The current review will allow Kenya Power and other energy utilities to plug the revenue gaps triggered by the year-on-year drop in base tariff from July 2024 to June 2026.
Base tariff (consumption charge) refers to the price of a kilowatt-hour (kWh) of electricity and is the single biggest determinant of power bills. It remains unchanged throughout the gazetted period.
Pass-through costs like fuel cost charge (FCC), forex adjustment charge, Value Added Tax (VAT), inflation adjustment charge, energy regulatory levy, Rural Electrification Authority levy, and a levy for the water regulatory agency are the other variables that determine power bills.
The revenues are key to critical projects like revamping the electricity transmission and distribution network and rural electrification schemes.

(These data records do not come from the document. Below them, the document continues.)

===== src/rtl/simplerisc_irq_pkg.sv =====
// Shared types and constants for the SimpleRISC interrupt sequencer and fetch stage.
package simplerisc_irq_pkg;

    localparam int unsigned IRQ_ID_W = 4;

    typedef enum logic [1:0] {
        IDLE = 2'd0,
        PEND = 2'd1,
        ISR  = 2'd2
    } irq_state_e;

    localparam logic [31:0] DEFAULT_VEC_BASE   = 32'h0000_0100;
    localparam int unsigned DEFAULT_VEC_STRIDE = 16;

    // Instruction fetch injects on a redirect flush
    localparam logic [31:0] NOP_INSTR = 32'h6800_0000;

endpackage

The new tariffs will directly impact revenues for State agencies such as Kenya Power, Rural Electrification and Renewable Energy Corporation, Kenya Electricity Transmission Company, Kenya Electricity Generation Company and independent power producers.
Epra increased tariffs in the first year of the current tariff cycle but subsequently lowered them in the last two years, hitting Kenya Power’s revenues in the year ended June 2025 despite an increase in unit sales.

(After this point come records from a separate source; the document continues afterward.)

**src/rtl/mm_line_requester_pkg.sv**
```systemverilog
// rtl/mm_line_requester_pkg.sv - shared encodings and address helpers for the main-memory line requester
package mm_req_pkg;

    localparam int LINE_W       = 256;
    localparam int WORD_W       = 32;
    // Line offset is [LINE_OFF_MSB:0]; word select is [LINE_OFF_MSB:WORD_SEL_LSB].
    localparam int LINE_OFF_MSB = 4;
    localparam int WORD_SEL_LSB = 2;

    typedef enum logic [2:0] {
        OP_FILL    = 3'd0,
        OP_WB      = 3'd1,
        OP_WB_FILL = 3'd2,
        OP_BYP_RD  = 3'd3,
        OP_BYP_WR  = 3'd4
    } op_e;

    typedef enum logic [2:0] {
        ST_IDLE,
        ST_WB_ISSUE,
        ST_RD_ISSUE,
        ST_RD_WAIT,
        ST_RESP
    } state_e;

    // Line ops address whole lines; bypass ops address words.
    function automatic logic [31:0] align_addr(input logic [31:0] a, input logic bypass);
        logic [31:0] r;
        r = a;
        if (bypass) begin
            r[WORD_SEL_LSB-1:0] = '0;
        end else begin
            r[LINE_OFF_MSB:0] = '0;
        end
        return r;
    endfunction

    function automatic logic is_bypass(input logic [2:0] op);
        return (op == OP_BYP_RD) || (op == OP_BYP_WR);
    endfunction

    function automatic logic is_read_only(input logic [2:0] op);
        return (op == OP_FILL) || (op == OP_BYP_RD);
    endfunction

endpackage

```
**src/rtl/mm_line_requester_if.sv**
```systemverilog
// rtl/mm_line_requester_if.sv - main-memory line/bypass port bundle
interface mm_line_requester_if;
    import mm_req_pkg::*;

    logic [31:0]       mm_a;
    logic [3:0]        mm_be;
    logic              mm_write;
    logic              mm_read;
    logic [LINE_W-1:0] mm_wd;
    logic              mm_bypass;
    logic [LINE_W-1:0] mm_rd;
    logic              mm_valid;

    modport master (
        output mm_a, mm_be, mm_write, mm_read, mm_wd, mm_bypass,
        input  mm_rd, mm_valid
    );

    modport slave (
        input  mm_a, mm_be, mm_write, mm_read, mm_wd, mm_bypass,
        output mm_rd, mm_valid
    );
endinterface

```
**src/rtl/mm_line_requester_timeout_ctr.sv**
```systemverilog
// rtl/mm_line_requester_timeout_ctr.sv - read-wait cycle counter with expiry flag
module mm_timeout_ctr #(
    parameter int TIMEOUT = 16
) (
    input  logic clk,
    input  logic reset,
    input  logic clear,
    input  logic enable,
    output logic expired
);
    localparam int CW = $clog2(TIMEOUT + 1);

    logic [CW-1:0] count;

    // clear loads 1 so the first wait cycle already counts; saturate at expiry
    always_ff @(posedge clk) begin
        if (!reset) begin
            count <= '0;
        end else if (clear) begin
            count <= CW'(1);
        end else if (enable && !expired) begin
            count <= count + CW'(1);
        end
    end

    assign expired = (count == CW'(TIMEOUT));
endmodule

```
**src/rtl/mm_line_requester.sv**
```systemverilog
// rtl/mm_line_requester.sv - single-outstanding initiator for the main-memory line/bypass port
module mm_line_requester
    import mm_req_pkg::*;
#(
    parameter int IDX_MSB = 14,
    parameter int TIMEOUT = 16
) (
    input  logic              clk,
    input  logic              reset,
    input  logic              req_valid,
    output logic              req_ready,
    input  logic [2:0]        req_op,
    input  logic [31:0]       req_addr,
    input  logic [31:0]       req_wb_addr,
    input  logic [3:0]        req_be,
    input  logic [LINE_W-1:0] req_wd,
    output logic              rsp_valid,
    output logic [LINE_W-1:0] rsp_data,
    output logic              rsp_err,
    mm_line_requester_if.master mm
);

    state_e            state, state_n;
    logic [2:0]        op_q;
    logic [31:0]       addr_q;
    logic [31:0]       wb_addr_q;
    logic [3:0]        be_q;
    logic [LINE_W-1:0] wd_q;
    logic              byp_q;

    logic              load_req;
    logic              rsp_load;
    logic              rsp_err_n;
    logic [LINE_W-1:0] rsp_data_n;
    logic              ctr_clear;
    logic              ctr_en;
    logic              expired;
    logic              req_bad;

    logic [31:0]       a_o;
    logic [3:0]        be_o;
    logic              write_o;
    logic              read_o;
    logic [LINE_W-1:0] wd_o;
    logic              bypass_o;

    // Any used address reaching above IDX_MSB, or an unknown op, is refused before any strobe.
    assign req_bad = (req_op > OP_BYP_WR)
                   || (|req_addr[31:IDX_MSB+1])
                   || ((req_op == OP_WB_FILL) && (|req_wb_addr[31:IDX_MSB+1]));

    mm_timeout_ctr #(
        .TIMEOUT (TIMEOUT)
    ) u_timeout_ctr (
        .clk     (clk),
        .reset   (reset),
        .clear   (ctr_clear),
        .enable  (ctr_en),
        .expired (expired)
    );

    // state register, captured request fields and held response
    always_ff @(posedge clk) begin
        if (!reset) begin
            state     <= ST_IDLE;
            op_q      <= '0;
            addr_q    <= '0;
            wb_addr_q <= '0;
            be_q      <= '0;
            wd_q      <= '0;
            byp_q     <= 1'b0;
            rsp_err   <= 1'b0;
            rsp_data  <= '0;
        end else begin
            state <= state_n;
            if (load_req) begin
                op_q      <= req_op;
                addr_q    <= req_addr;
                wb_addr_q <= req_wb_addr;
                be_q      <= req_be;
                wd_q      <= req_wd;
                byp_q     <= is_bypass(req_op);
            end
            if (rsp_load) begin
                rsp_err  <= rsp_err_n;
                rsp_data <= rsp_data_n;
            end
        end
    end

    // next state, response capture and timeout control
    always_comb begin
        state_n    = state;
        load_req   = 1'b0;
        rsp_load   = 1'b0;
        rsp_err_n  = 1'b0;
        rsp_data_n = '0;
        ctr_clear  = 1'b0;
        ctr_en     = 1'b0;
        case (state)
            ST_IDLE: begin
                if (req_valid) begin
                    load_req = 1'b1;
                    if (req_bad) begin
                        state_n   = ST_RESP;
                        rsp_load  = 1'b1;
                        rsp_err_n = 1'b1;
                    end else if (is_read_only(req_op)) begin
                        state_n = ST_RD_ISSUE;
                    end else begin
                        state_n = ST_WB_ISSUE;
                    end
                end
            end
            ST_WB_ISSUE: begin
                if (op_q == OP_WB_FILL) begin
                    state_n = ST_RD_ISSUE;
                end else begin
                    state_n  = ST_RESP;
                    rsp_load = 1'b1;
                end
            end
            ST_RD_ISSUE: begin
                ctr_clear = 1'b1;
                state_n   = ST_RD_WAIT;
            end
            ST_RD_WAIT: begin
                // data in the final count cycle still counts as success
                if (mm.mm_valid) begin
                    state_n  = ST_RESP;
                    rsp_load = 1'b1;
                    if (byp_q) begin
                        rsp_data_n = {{(LINE_W-WORD_W){1'b0}}, mm.mm_rd[WORD_W-1:0]};
                    end else begin
                        rsp_data_n = mm.mm_rd;
                    end
                end else if (expired) begin
                    state_n   = ST_RESP;
                    rsp_load  = 1'b1;
                    rsp_err_n = 1'b1;
                end else begin
                    ctr_en = 1'b1;
                end
            end
            ST_RESP: begin
                state_n = ST_IDLE;
            end
            default: begin
                state_n = ST_IDLE;
            end
        endcase
    end

    // memory port drive: everything is zero outside the single strobe cycle
    always_comb begin
        a_o      = '0;
        be_o     = '0;
        write_o  = 1'b0;
        read_o   = 1'b0;
        wd_o     = '0;
        bypass_o = 1'b0;
        case (state)
            ST_WB_ISSUE: begin
                write_o  = 1'b1;
                bypass_o = byp_q;
                a_o      = align_addr((op_q == OP_WB_FILL) ? wb_addr_q : addr_q, byp_q);
                if (byp_q) begin
                    be_o = be_q;
                    wd_o = {{(LINE_W-WORD_W){1'b0}}, wd_q[WORD_W-1:0]};
                end else begin
                    wd_o = wd_q;
                end
            end
            ST_RD_ISSUE: begin
                read_o   = 1'b1;
                bypass_o = byp_q;
                a_o      = align_addr(addr_q, byp_q);
            end
            default: begin
            end
        endcase
    end

    assign mm.mm_a      = a_o;
    assign mm.mm_be     = be_o;
    assign mm.mm_write  = write_o;
    assign mm.mm_read   = read_o;
    assign mm.mm_wd     = wd_o;
    assign mm.mm_bypass = bypass_o;

    assign req_ready = (state == ST_IDLE);
    assign rsp_valid = (state == ST_RESP);

endmodule

```
**src/flat_wrapper.sv**
```systemverilog
// flat-port wrapper written by rule: the top's interface ports become plain ports
module mm_line_requester_flat import mm_req_pkg::*;
#(
    parameter int IDX_MSB = 14,
    parameter int TIMEOUT = 16
)
  (clk, reset, req_valid, req_ready, req_op, req_addr, req_wb_addr, req_be, req_wd, rsp_valid, rsp_data, rsp_err, mm_mm_a, mm_mm_be, mm_mm_write, mm_mm_read, mm_mm_wd, mm_mm_bypass, mm_mm_rd, mm_mm_valid);
  mm_line_requester_if mm_i ();
  input  logic clk;
  input  logic reset;
  input  logic req_valid;
  output logic req_ready;
  input  logic [2:0] req_op;
  input  logic [31:0] req_addr;
  input  logic [31:0] req_wb_addr;
  input  logic [3:0] req_be;
  input  logic [LINE_W-1:0] req_wd;
  output logic rsp_valid;
  output logic [LINE_W-1:0] rsp_data;
  output logic rsp_err;
  output wire logic [$bits(mm_i.mm_a)-1:0] mm_mm_a;
  output wire logic [$bits(mm_i.mm_be)-1:0] mm_mm_be;
  output wire logic [$bits(mm_i.mm_write)-1:0] mm_mm_write;
  output wire logic [$bits(mm_i.mm_read)-1:0] mm_mm_read;
  output wire logic [$bits(mm_i.mm_wd)-1:0] mm_mm_wd;
  output wire logic [$bits(mm_i.mm_bypass)-1:0] mm_mm_bypass;
  input wire logic [$bits(mm_i.mm_rd)-1:0] mm_mm_rd;
  input wire logic [$bits(mm_i.mm_valid)-1:0] mm_mm_valid;
  assign mm_mm_a = mm_i.mm_a;
  assign mm_mm_be = mm_i.mm_be;
  assign mm_mm_write = mm_i.mm_write;
  assign mm_mm_read = mm_i.mm_read;
  assign mm_mm_wd = mm_i.mm_wd;
  assign mm_mm_bypass = mm_i.mm_bypass;
  assign mm_i.mm_rd = mm_mm_rd;
  assign mm_i.mm_valid = mm_mm_valid;
  mm_line_requester #(.IDX_MSB(IDX_MSB), .TIMEOUT(TIMEOUT)) u_core (.clk(clk), .reset(reset), .req_valid(req_valid), .req_ready(req_ready), .req_op(req_op), .req_addr(req_addr), .req_wb_addr(req_wb_addr), .req_be(req_be), .req_wd(req_wd), .rsp_valid(rsp_valid), .rsp_data(rsp_data), .rsp_err(rsp_err), .mm(mm_i));
endmodule
```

Kenya Power made revenues of Sh219.28 billion in the year to June 2025, a drop of Sh11.84 billion from the previous year despite electricity sales jumping by 887 gigawatt-hours (GWh) to 11,403GWh, underscoring the impact of the reduced tariffs.
‘In parallel, the regulated tariff, structured with declining average yields in accordance with sector revenue requirements, constrained topline growth,’ Kenya Power said in a commentary on its revenues for the year ended June 2025.
Joseph Siror, the managing director of Kenya Power, recently said that consumer tariffs fell by an average of nearly Sh2 per unit between April 2023 and June 2025, directly hitting Kenya Power despite the increased electricity sales.
Distribution network
Increased revenues are critical to Kenya Power’s efforts to bolster the distribution network and enable the lines to handle increased demand from homes and businesses, thereby avoiding instances of outages attributed to a constrained network.
In the current tariffs that took effect in April 2023, Epra increased the consumption charge across all consumer bands in the year ended June 2024. The tariffs then dropped marginally in the next two years.
Epra also introduced electric vehicle (EV) tariffs besides slashing the consumption threshold for lifeline consumers to not more than 30kWh a month from the previous 100kWh.
The new tariffs will be in place for the next three financial years to June 2029, in line with the law that provides for a three-year cycle of gazetted tariffs. The tariffs are also based on forecast demand for electricity, with Kenya Power exposed in case of a huge variance between projected and actual demand.